# Faster-RCNN Localization¶

The object localization provider module (type=localization_rcnn) is designed to work with the Faster-RCNN model. The manifest should include paths to both the image but also the bounding box annotations:

@FILE       FILE
/image_dir/image0001.jpg    /annotations/0001.json
/image_dir/image0002.jpg    /annotations/0002.json
/image_dir/image0003.jpg    /annotations/0003.json


Each annotation is in the JSON format, which should have the main field “object” containing the bounding box, class, and difficulty of each object in the image. For example: Top-left corner of a bounding box is xmin,ymin and bottom-right corner is xmax,ymax.

{
"object": [
{
"bndbox": {
"xmax": 262,
"xmin": 207,
"ymax": 75,
"ymin": 10
},
"difficult": false,
"name": "tvmonitor",
},
{
"bndbox": {
"xmax": 431,
"xmin": 369,
"ymax": 335,
"ymin": 127
},
"difficult": false,
"name": "person",
},
],
}


To generate these json files from the XML format used by some object localization datasets such as PASCALVOC, see the main neon repository.

The dataloader generates on-the-fly the anchor targets required for training neon’s Faster-RCNN model. Several important parameters control this anchor generation process:

Name Default Description
height (uint) Required Height of provisioned image (pixels)
width (uint) Required Width of provisioned image (pixels)
name (string) “” Name prepended to the output buffer name
class_names (vector of strings) Required List of class names (e.g. [“person”, “tvmonitor”]). Should match the names provided in the json annotation files.
rois_per_image (long) 256 Number of anchors per image used for training.
scaling_factor (float) 0.0625 Feature map scaling of the convolutional network portion.
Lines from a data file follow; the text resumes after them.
### flow/run.sh
#!/bin/bash
# OpenROAD 26Q1-2900-gdf79404cd8, Yosys 0.63+post, stock flow scripts
make -C /OpenROAD-flow-scripts/flow DESIGN_CONFIG=/design/flow/config.mk WORK_HOME=/design/flow/orfs finish
### flow/config.mk
export PLATFORM = sky130hd
export DESIGN_NAME = ChipInterface
export DESIGN_NICKNAME = ChipInterface
export VERILOG_FILES = /design/flow/design.v
export SDC_FILE = /design/flow/constraint.sdc
export NUM_CORES = 4
export LEC_CHECK = 1
export CORE_UTILIZATION = 40
export SYNTH_HDL_FRONTEND = slang
### flow/constraint.sdc
current_design ChipInterface

set clk_period 8.7
set clk_io_pct 0.2

create_clock -name clk0 -period $clk_period [get_ports {CLOCK_50}]

set non_clock_inputs [all_inputs -no_clocks]
set_input_delay [expr $clk_period * $clk_io_pct] -clock clk0 $non_clock_inputs
set_output_delay [expr $clk_period * $clk_io_pct] -clock clk0 [all_outputs]
### flow/design.v
`default_nettype none
module ChipInterface
    (input  logic        CLOCK_50,
    input  logic  [3:0] KEY,
    input  logic [17:0] SW,
    output logic [17:0] LEDR);
    logic [15:0] taps[9:0];
    always_comb begin
        for (int i = 0; i < 10; i = i+1)
            taps[i] <= i;
    end
    fir #(10, 16) dut (.clock(CLOCK_50), .reset(~KEY[0]), .xin(SW[15:0]), .taps, .y(LEDR));
endmodule: ChipInterface
`default_nettype none
module fir  
 #(parameter n = 10,
             w = 16)
  (input  logic clock, reset,
   input  logic [w-1:0] xin,
   input  logic [w-1:0] taps[n-1:0],
   output logic [w-1:0] y);
    logic [w-1:0] x[n-1:0];
    logic [2*w-1:0] y_comb[n:0];
    always_ff @(posedge clock) begin
        if (reset) begin
            x <= '{default:0};
            y <= 0;
        end
        else begin
            x[n-1:1] <= x[n-2:0];
			x[0] <= xin;
			y <= y_comb[n];
        end
    end
    always_comb begin
        y_comb[0] = 32'b0;
        for (int i = 0; i < n; i = i+1) begin
            if (x[i] >= 16'h8000)  
                y_comb[i+1] = y_comb[i] - (((16'hffff - x[i] + 16'b1) * taps[i]) >> 15);
            else
                y_comb[i+1] = y_comb[i] + ((x[i] * taps[i]) >> 15);
        end
    end
endmodule: fir
==> metrics.yaml <==
placed_design:
  gp_congestion: 0.8579
  hpwl_um: 27240
  dpl.cell_count: 2920
  port_buffers: 33
timing:
  setup_viol: 7
  finalHoldViolCount: 0
  worst_pin_slew_ps: 774.7
  clock_skew_ps: 8.646
  slew_violations: 0
  min_period_ps: 10330
  max_slew_margin_pct: 47.81
  fmax_mhz: 96.80
  rsz0062_at_grt: "true"
  fin_crit_sh_pct: 118.7
  hold_slack_ps: 431.4
  worst_slack_ps: -1631
drt:
  initialDrtViolationCount: 369
  drc_errors: 0
  routedWlPerCell_um: 11.31
  vias: 14280
  firstDrtPassIters: 5
  postRouteAntennaNets: 0
  drt_wl_total_um: 33850
  via_per_inst: 4.774
final_layout:
  areaGrowthSynthToFinish_pct: 31.84
  drive_above_1_share_pct: 25.41
  comb_area_mm2: 0.01388
  regArea_mm2: 0.003535
  finalNonFillerCells: 2992
  nFillCells: 3601
floorplanning:
  fp_util_pct: 40.97
  rows: 75
  die_area_mm2: 0.04418
  core_mm2: 0.04232
  chipWidth_um: 210.2
  dieHeight_um: 210.2
  io_pins: 41
yosys:
  ys.flop_type: "dfxtp_1"
  yosys_warnings: 0
  top_area_share_pct: 27.28
  yosys_cells: 1968
  edf_count: 0
  syn_inst: 1968
  synthArstFlopShare_pct: 0
  yosysUniqueCellTypes: 85
  largest_area_cell: "ha_1"
  syn-cell-area_mm2: 0.01734
  syn_area_per_cell_um2: 8.811
  ys_chip_area_mm2: 0.01734
  most_common_cell: "ha_1"
  top_cells_by_count: "ha_1, dfxtp_1, nor2_1"
  area_leaders: "ha_1, dfxtp_1, xnor2_1, fa_1, and2_1"
  synth_seq_share_pct: 20.32
  numSynthFlops: 176
global_route:
  grt_max_degree: 58
  grt_pass1_wl_um: 59930
  grt_pass1_vias: 14070
  antenna_found_initial: 1
  grt_usage_pct: 16.36
  grt_overflow: 0
setup_path:
  critical_path.max_stage_delay_ps: 390
  startpoint_type: "flop"
  path_class: "reg2reg"
  r2r_end: "dut.y[15]"
  reg2reg_from: "dut.x[49]"
  reg2reg_depth: 60
  cp.required_ps: 9040
  cp_slowest_cell: "ha_1"
  cp.arrival_ps: 10670
  crit_path_end_kind: "flop"
  path_max_fanout: 5
  r2r_slack_ps: -1630
  critical_path.most_common_cell: "a21o_1"
min_path:
  hp-class: "reg2reg"
  min_from: "dut.x[1]"
  holdPathStages: 1
  holdPathEnd: "dut.x[17]"
run:
  drv_cap: 0
  openroad.warnings: 100
clock_tree:
  cts_buffers: 17
  clockBufferDepth: 2
  cts_max_level: 4
  insertion_delay_ps: 440
  cts-root-buf: "clkbuf_16"
  cts_tree: "yes"
  clock_sink_count: 176
  path_clk_slew_ps: 70
status:
  status: "complete, but fails checks"
  violations: "setup timing"
logic make-up (layout without fill, tap and decap cells):
logic type	after synthesis	count (layout)	share of synthesized area, %
adder cells (fa/ha/maj)	421	421	32.24
other	1	5	0.02163
flip-flops	176	176	20.32
buffers and inverters	191	634	4.178
XOR/XNOR	189	189	9.749
AND/OR/NAND/NOR	591	591	17.61
multiplexers	13	13	0.7577
AND-OR/OR-AND	386	386	15.13
layout make-up:
class / count / share of cell area (%)
Antenna cell: 3 / 0.03284
Tap cell: 577 / 3.158
Clock buffer: 19 / 1.894
Timing Repair Buffer: 439 / 15.22
Multi-Input combinational cell: 1602 / 60.74
Inverter: 163 / 2.720
Clock inverter: 13 / 0.7718
Sequential cell: 176 / 15.46
worst max path at each step:
stage / start / end / slack, ps
finish: dut.x[49] / dut.y[15] / -1630
global route: dut.x[49] / dut.y[15] / -2410
CTS: dut.x[49] / dut.y[15] / -1770
metrics by stage:
stage                     utilization (%)  worst slack [ps]  instance area, µm²  TNS [ps]
after floorplan                         -             -1311               17480     -2048
after global placement              50.10             -1815               21200     -7576
after detailed placement            50.10             -1978               21200     -7651
after CTS                           52.71             -1772               22310     -5641
after global routing                54.00             -2408               22850    -11180
final                               54.01             -1631               22860     -5645
what timing repair did:
| action | in CTS | in global routing |
|---|---|---|
| pin swaps | 101 | 64 |
| hold endpoints to repair | 0 | 0 |
| hold buffers | 0 | 0 |
| resized | 91 | 82 |
| buffers inserted | 25 | 16 |
| endpoints found under the setup margin | 10 | 13 |
critical path, delay by kind of cell, from the launching register on:
kind	cells	cell delay, ps
buf+inv	6	420
simple gates	6	760
compound gates	32	4820
xor+xnor	5	820
fa+ha+maj	10	2880
mux	1	140
flops	1	350
sequential cells by signal, summed over array words and instances (netlist names):
register	cells
dut.x	160
dut.y	16
placed cells by master (no fill, tap or decap), types with 12 or more instances in the layout:
| cell type | instances |
|---|---|
| buf_4 | 380 |
| ha_1 | 359 |
| dfxtp_1 | 171 |
| nor2_1 | 157 |
| inv_1 | 151 |
| xnor2_1 | 133 |
| and2_1 | 107 |
| a21oi_1 | 76 |
| nand2_1 | 75 |
| a21o_1 | 52 |
| nor3_1 | 42 |
| fa_1 | 42 |
| o21ai_0 | 41 |
| xor2_1 | 39 |
| nand3_1 | 39 |
| clkdlybuf4s50_1 | 32 |
| nor2b_1 | 29 |
| a21oi_2 | 25 |
| buf_6 | 25 |
| o21a_1 | 24 |
| o21bai_1 | 21 |
| nand2b_1 | 19 |
| nor4_1 | 18 |
| a31oi_1 | 17 |
| clkbuf_16 | 17 |
| nand4_1 | 15 |
| xnor2_2 | 14 |
| o21ai_2 | 13 |
| o21ai_1 | 12 |
| mux2i_1 | 12 |
layer usage:
metal | part of all wire, % | routed length (µm) | GRT usage, % | vias to the layer above
met5 | 0 | 0 | 0 | -
met4 | 1.1 | 374 | 1.837 | 0
met3 | 2.6 | 878 | 2.374 | 25
met2 | 49 | 16740 | 29.92 | 107
met1 | 47 | 15860 | 21.11 | 6412
li1 | - | - | - | 7739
Default scaling is shown for VGG-16 network.
base_size (long) 16 Base length of anchor boxes
ratios (vector) [0.5, 1, 2] List of aspect ratios used to generate anchor boxes.
scales (vector) [8, 16, 32] List of area sizes used to generate anchor boxes.
negative_overlap (float) 0.3 Negative anchors have less than this value with any ground truth box.
positive_overlap (float) 0.7 Positive anchors have greater than this value with at least one ground truth box.
foreground_fraction (float) 0.5 Maximal fraction of total anchors that are positive.
output_type (string) “float” Output data type.
max_gt_boxes (long) 64 Maximum number of ground truth boxes in dataset. Used to buffer the ground truth boxes.
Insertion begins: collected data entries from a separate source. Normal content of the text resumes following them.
==> flow/run.sh <==
#!/bin/bash
# OpenROAD 26Q1-2900-gdf79404cd8, Yosys 0.63+post, stock flow scripts
make -C /OpenROAD-flow-scripts/flow DESIGN_CONFIG=/design/flow/config.mk WORK_HOME=/design/flow/orfs finish
==> flow/config.mk <==
export PLATFORM = sky130hd
export DESIGN_NAME = fifo
export DESIGN_NICKNAME = fifo
export VERILOG_FILES = /design/flow/design.v
export SDC_FILE = /design/flow/constraint.sdc
export NUM_CORES = 4
export LEC_CHECK = 1
export CORE_UTILIZATION = 50
export SYNTH_HDL_FRONTEND = slang
==> flow/constraint.sdc <==
current_design fifo

set clk_period 2.1
set clk_io_pct 0.2

create_clock -name clk0 -period $clk_period [get_ports {clock}]

set non_clock_inputs [all_inputs -no_clocks]
set_input_delay [expr $clk_period * $clk_io_pct] -clock clk0 $non_clock_inputs
set_output_delay [expr $clk_period * $clk_io_pct] -clock clk0 [all_outputs]
==> flow/design.v <==
`default_nettype none
module fifo  
  #(parameter w = 4,
              d = 8)
   (input  logic clock, reset,
    input  logic we, re,
    input  logic [w-1:0] wdata,
    output logic [w-1:0] rdata,
    output logic full, empty);
    logic [w-1:0] data [d-1:0];
    logic [$clog2(d)-1:0] wpointer, rpointer, count;
    assign full = count >= d;
    assign empty = count == 0;
    always_ff @(posedge clock) begin
        if (reset) begin
            data <= '{default: '0};
            wpointer <= 0;
            rpointer <= 0;
            count <= 0;
        end else begin
            if (we && (!full)) begin
                data[wpointer] <= wdata;
                if (wpointer >= d - 1) wpointer <= 0;
                else wpointer <= wpointer + 1;
                count <= count + 1;
            end
            if (re && (!empty)) begin
                rdata <= data[rpointer];
                if (rpointer >= d - 1) rpointer <= 0;
                else rpointer <= rpointer + 1;
                count <= count - 1;
            end
        end
    end
endmodule: fifo
==> results.txt <==
fresh numbers from the pnr run: vias roughly 1300, WL final ~3600 um, port bufs 12, Clock Path Buffers 2, post-synthesis cell count ~190, Top area cell types dfxtp_1 40%, mux2i_1 16%, mux4_2 8.7%, nor2_1 6.3%, edfxtp_1 5.8%, hold_buf cts 0, chip area ~4400 um^2, most frequent logic cell in the layout dfxtp_1, Pleak between 0.9 and 1 nW, relative slew slack 51.68%, Tmin final slightly below 2 ns, GP Congestion between 0.7 and 0.8, Chip Area, Yosys roughly 2100 um^2, maximum number of pins on one net before global-route repair 37, # Cells Yosys about 190, CTS tree done, Synthesized registers about 45, Post-synth EDFFs 4, MI comb area 1025 um^2, first-pass GRT wire length roughly 6200 um, Synth area leader dfxtp_1, row cnt 23, final worst-path cycle share 92.05%, most instantiated logic cells after routing 41 x dfxtp_1, 35 x nor2_1, 33 x mux2i_1, Log Warnings 25, max_cap viols 0, Async SR Flop Fraction 0%, Clock transition at path regs ~0.080 ns, Max IR drop VDD between 0.6 and 0.7 mV, dpl cells between 200 and 250, Worst Setup End Kind register, DRT antenna net count 0, Hold Vio Cnt, Final 0, die height ~66 um, Hold Path Depth 2, Hold/Removal Path Class register to register, fill cell count roughly 320, drt first pass iters 4, syn_area_per_cell approximately 11 um^2, CP Class register to register, Setup Fix Bufs, Post-CTS 0, antenna violations before repair 0, ys flop type dfxtp_1, DRT iter0 DRCs roughly 74, Slew @ Worst Pin 0.7238 ns, fin cells roughly 250, synth unique cells 30, vias in the first global route 1269, CTS resizes 0, IO Count 14, Max Freq just over 500 MHz, cells on worst reg2reg path 2, clock sink count about 45, Area Overhead vs Synth 12.92%, share of cells above drive strength 1 14.36%, Initial Util just over 50%, run status finished, final reports clean, Area leader share 39.61%, root buf cell clkbuf_8, hpwl dp between 2000 and 2500 um, synth warn 0, post-synthesis sequential area ratio 45.41%, Chip Width about 66 um, Worst Skew approximately 0.0022 ns, Power Total just under 2 mW, final setup violation count 0, Total GRT Usage 19.38%, Startpoint Class register, RSZ-0062 raised after global routing no, crit path DRT 2.15 ns, worst-skew pair later-pin latency 0.29 ns, WL/cell ~14 um, Remaining Overflow, GRT 0, Max Slew Vio Count 0, Max FO, Critical Path 12, CTS buffer count 5, CTS H-tree depth 2, Critical Path AT slightly below 2 ns, CORE AREA 4000 um^2, # DRC 0, Power Density just over 800 nW/um^2, Antenna Cells 0, sequential standard cell area approximately 940 um^2, vias per std cell ~5.3, synthesized cell area just over 2000 um^2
This provider creates a set of eleven buffers that are consumed by the Faster-RCNN model. Defining A as the number of anchor boxes that tile the final convolutional feature map, M as the max_gt_boxes parameter, and N as the batch_size, we have the provisioned buffers in this order:

Buffer Name Shape Description
bb_targets (N, 4 * A) Bounding box regressions for the region proposal network
bb_targets_mask (N, 4 * A) Bounding box target masks. Only positive labels have non-zero elements.
labels (N, 2 * A) Target positive/negative labels for the region proposal network.
labels_mask (N, 2 * A) Mask for the labels buffer. Includes rois_per_image non-zero elements.
im_shape (N, 2) Shape of the input image.
gt_boxes (N, M * 4) Ground truth bounding box coordinates, already scaled by im_scale. Boxes are padded into a larger buffer. The format is [xmin,ymin,xmax,ymax].
num_gt_boxes
Number of ground truth bounding boxes.
gt_classes (N, M) Class label for each ground truth box.
im_scale
Scaling factor that was applied to the image.
is_difficult (N, M) Indicates if each ground truth box has the difficult property.
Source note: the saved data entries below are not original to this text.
<file path="./design.v">
module regfile ( 
   rs_data, rt_data,
   rs_num, rt_num, rd_num, rd_data, rd_we, clk, rst_b, halted
   );
	input       [4:0]  rs_num, rt_num, rd_num; 
	input       [31:0] rd_data;
	input              rd_we, clk, rst_b, halted;
	output wire [31:0] rs_data, rt_data;
	reg         [31:0] mem[0:31];
	integer            i;
	always @(posedge clk or negedge rst_b) begin 
		if (!rst_b) begin
			for (i = 0; i < 32; i = i+1)
	mem[i] <= 32'b0;
		end else if (rd_we && (rd_num != 0)) begin 
			mem[rd_num] <= rd_data; 
		end 
	end 
	assign rs_data = (rs_num == 0) ? 32'h0 : mem[rs_num];
	assign rt_data = (rt_num == 0) ? 32'h0 : mem[rt_num];
	// synthesis translate_off
	integer fd;
	always @(halted) begin
		if (rst_b && halted) begin
			fd = $fopen("regdump.txt");
			$display("--- 18-447 Register file dump ---");
			$display("=== Simulation Cycle %d ===", $time);
			$fdisplay(fd, "--- 18-447 Register file dump ---");
			$fdisplay(fd, "=== Simulation Cycle %d ===", $time);
			for(i = 0; i < 32; i = i+1) begin
				$display("R%d\t= 0x%8x\t( %0d )", i, mem[i], mem[i]);
				$fdisplay(fd, "R%d\t= 0x%8h\t( %0d )", i, mem[i], mem[i]); 
			end
			$display("--- End register file dump ---");
			$fdisplay(fd, "--- End register file dump ---");
			$fclose(fd);
		end
	end
	// synthesis translate_on
endmodule
</file>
For Faster-RCNN, we handle variable image sizes by padding an image into a fixed canvas to pass to the network. The image configuration is used as above with the added flags crop_enable set to False and fixed_aspect_ratio set to True. These settings place the largest possible image in the output canvas in the upper left corner. Note that the angle transformation is not supported.